There has been a clear softening of demand across all hotel segments, from economy to luxury. Over the past nine and a half years, only three months have seen revenue per available room (RevPAR) decline, according to hotel research firm STR—and all three were within the past year, including September 2019, the most recent month reported. This trend “points to a continued slowdown for the U.S. hotel industry,” says Jan Freitag, senior vice president of lodging insights for STR. “Demand only grew 1.2 percent, not strong enough to overcome a [historically high] 2.0 percent increase in supply.” In fact, Marriott International, the world’s largest hotel company, reported a whopping 23 percent decrease in Q3 2019 profit versus Q3 2018.
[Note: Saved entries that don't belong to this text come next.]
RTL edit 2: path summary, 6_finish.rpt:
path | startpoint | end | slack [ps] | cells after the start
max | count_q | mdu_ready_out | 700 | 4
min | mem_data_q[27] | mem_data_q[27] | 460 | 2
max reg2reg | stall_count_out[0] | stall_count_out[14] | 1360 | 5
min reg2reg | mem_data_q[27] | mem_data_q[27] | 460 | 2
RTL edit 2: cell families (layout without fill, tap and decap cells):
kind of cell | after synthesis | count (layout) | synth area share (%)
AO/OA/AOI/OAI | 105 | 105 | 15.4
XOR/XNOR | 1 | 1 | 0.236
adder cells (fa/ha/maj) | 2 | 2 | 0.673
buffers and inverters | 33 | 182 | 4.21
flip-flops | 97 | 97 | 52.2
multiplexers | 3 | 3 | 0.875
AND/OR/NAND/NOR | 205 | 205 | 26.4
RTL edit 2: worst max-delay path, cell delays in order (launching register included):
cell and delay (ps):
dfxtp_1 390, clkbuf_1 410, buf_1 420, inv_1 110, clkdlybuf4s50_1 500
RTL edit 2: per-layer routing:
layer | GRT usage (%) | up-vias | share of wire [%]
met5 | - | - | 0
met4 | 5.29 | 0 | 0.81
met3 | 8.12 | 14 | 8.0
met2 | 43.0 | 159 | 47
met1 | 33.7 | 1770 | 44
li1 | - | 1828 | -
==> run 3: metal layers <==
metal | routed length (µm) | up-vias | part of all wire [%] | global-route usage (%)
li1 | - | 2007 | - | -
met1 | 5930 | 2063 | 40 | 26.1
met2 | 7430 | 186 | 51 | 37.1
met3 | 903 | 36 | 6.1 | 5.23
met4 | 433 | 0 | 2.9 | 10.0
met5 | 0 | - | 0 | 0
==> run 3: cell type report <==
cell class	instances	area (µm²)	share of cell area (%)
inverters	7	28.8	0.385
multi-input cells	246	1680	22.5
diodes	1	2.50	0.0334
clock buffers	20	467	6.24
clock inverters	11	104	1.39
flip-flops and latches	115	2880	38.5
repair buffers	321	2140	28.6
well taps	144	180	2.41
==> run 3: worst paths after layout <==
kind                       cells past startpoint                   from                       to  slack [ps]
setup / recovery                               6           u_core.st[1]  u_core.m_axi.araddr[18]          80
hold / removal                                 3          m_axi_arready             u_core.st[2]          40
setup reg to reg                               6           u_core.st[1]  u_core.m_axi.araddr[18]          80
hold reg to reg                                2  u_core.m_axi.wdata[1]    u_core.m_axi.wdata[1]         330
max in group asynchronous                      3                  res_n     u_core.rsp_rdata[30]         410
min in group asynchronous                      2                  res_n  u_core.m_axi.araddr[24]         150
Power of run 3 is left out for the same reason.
$ cat config.mk
export PLATFORM = sky130hd
export DESIGN_NAME = trig_scheduler
export DESIGN_NICKNAME = d
export VERILOG_FILES = /design/src/rtl/trig_scheduler.sv
export SDC_FILE = /design/constraint.sdc
export NUM_CORES = 1
export LEC_CHECK = 0
export ABC_CLOCK_PERIOD_IN_PS = 8050
export CORE_ASPECT_RATIO = 0.7
export CORE_UTILIZATION = 45
export CTS_CLUSTER_DIAMETER = 80
export DETAILED_ROUTE_END_ITERATION = 10
export GPL_TIMING_DRIVEN = 0
export MAX_ROUTING_LAYER = met4
export PLACE_DENSITY = 0.83
export SYNTH_ARGS = -nofsm -noshare
export SYNTH_HDL_FRONTEND = slang
export SYNTH_SLANG_ARGS = --single-unit
$ cat constraint.sdc
create_clock -name clk -period 8.05 [get_ports clk]
set_input_delay 1.2075 -clock clk [delete_from_list [all_inputs] [get_ports clk]]
set_output_delay 1.2075 -clock clk [all_outputs]
set_load 0.005 [all_outputs]
File: src/rtl/pipeline_hazard_ctrl_pkg.sv
// Shared state codes and constants for the pipeline hazard controller.
package pipeline_hazard_ctrl_pkg;

   // 3-bit FSM state codes; RUN is zero so a reset controller reports 0.
   typedef enum logic [2:0] {
      HZ_RUN     = 3'd0,
      HZ_LDSTALL = 3'd1,
      HZ_FLUSH   = 3'd2,
      HZ_DRAIN   = 3'd3,
      HZ_MWAIT   = 3'd4
   } hz_state_t;

   // MemRW encoding that marks a load in the EX stage.
   localparam logic [1:0] MEMRW_LOAD = 2'b10;

   // Number of source operands checked per instruction (rs1, rs2).
   localparam int NUM_SRC = 2;

endpackage

File: src/rtl/pipeline_hazard_ctrl_match.sv
// Combinational rs1/rs2 versus destination-register compare.
// Bit 1 is rs1, bit 0 is rs2. x0 never matches, and an operand that the
// instruction does not actually read never matches.
module hazard_reg_match
   import pipeline_hazard_ctrl_pkg::*;
#(
   parameter int RA_W = 5
) (
   input  logic [RA_W-1:0]    rs1,
   input  logic [RA_W-1:0]    rs2,
   input  logic               use1,
   input  logic               use2,
   input  logic [RA_W-1:0]    wreg,
   output logic [NUM_SRC-1:0] hit
);

   logic [NUM_SRC-1:0][RA_W-1:0] rs_vec;
   logic [NUM_SRC-1:0]           use_vec;

   assign rs_vec  = {rs1, rs2};
   assign use_vec = {use1, use2};

   genvar gi;
   generate
      for (gi = 0; gi < NUM_SRC; gi++) begin : g_src
         assign hit[gi] = use_vec[gi] && (rs_vec[gi] != '0) && (rs_vec[gi] == wreg);
      end
   endgenerate

endmodule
However, Freitag notes that “hotels at the high end, in the ‘luxury’ and ‘upper upscale’ classes, were able to report slight RevPAR increases [which] were positively impacted by a group RevPAR increase of 3.0 percent compared to a -0.2 percent transient RevPAR change." Another industry research firm, HotStats, found that a robust 4.0 percent rise in conference guest-room rate in Q3 2019 versus Q3 2018 is what kept Q3 2019 RevPAR positive for the luxury and upper upscale segments. One prominent example: Las Vegas had the strongest first three quarters of a year ever for its average daily rate, which doesn’t even include resort fees. What’s more, Las Vegas saw a 3.3-percent increase in convention attendance in the first nine months of 2019 versus 2018, which largely fueled that record-setting ADR.
A majority of planners report that the properties they’re dealing with around the country still have the upper hand on rates, according to Meeting Professionals International's Fall 2019 Meetings Outlook: 18 percent of responding planners said that they are experiencing a strong sellers’ market at the moment, while another 34 percent find it to be a slight sellers’ market. Twenty percent of planners find the market balanced at this time; 21 percent said the market slightly favors buyers; and 8 percent said they see a strong buyers’ market.
In addition, the MPI report cites planners who have found new fees placed on their groups’ master bills that do not appear in the contract, such as an “environmental fee.” As a result, planners should not only negotiate for more value-added meeting elements when properties won’t budge on rates, but they should also compare their event contract with the final bill to ensure that no additional charges are slipped in.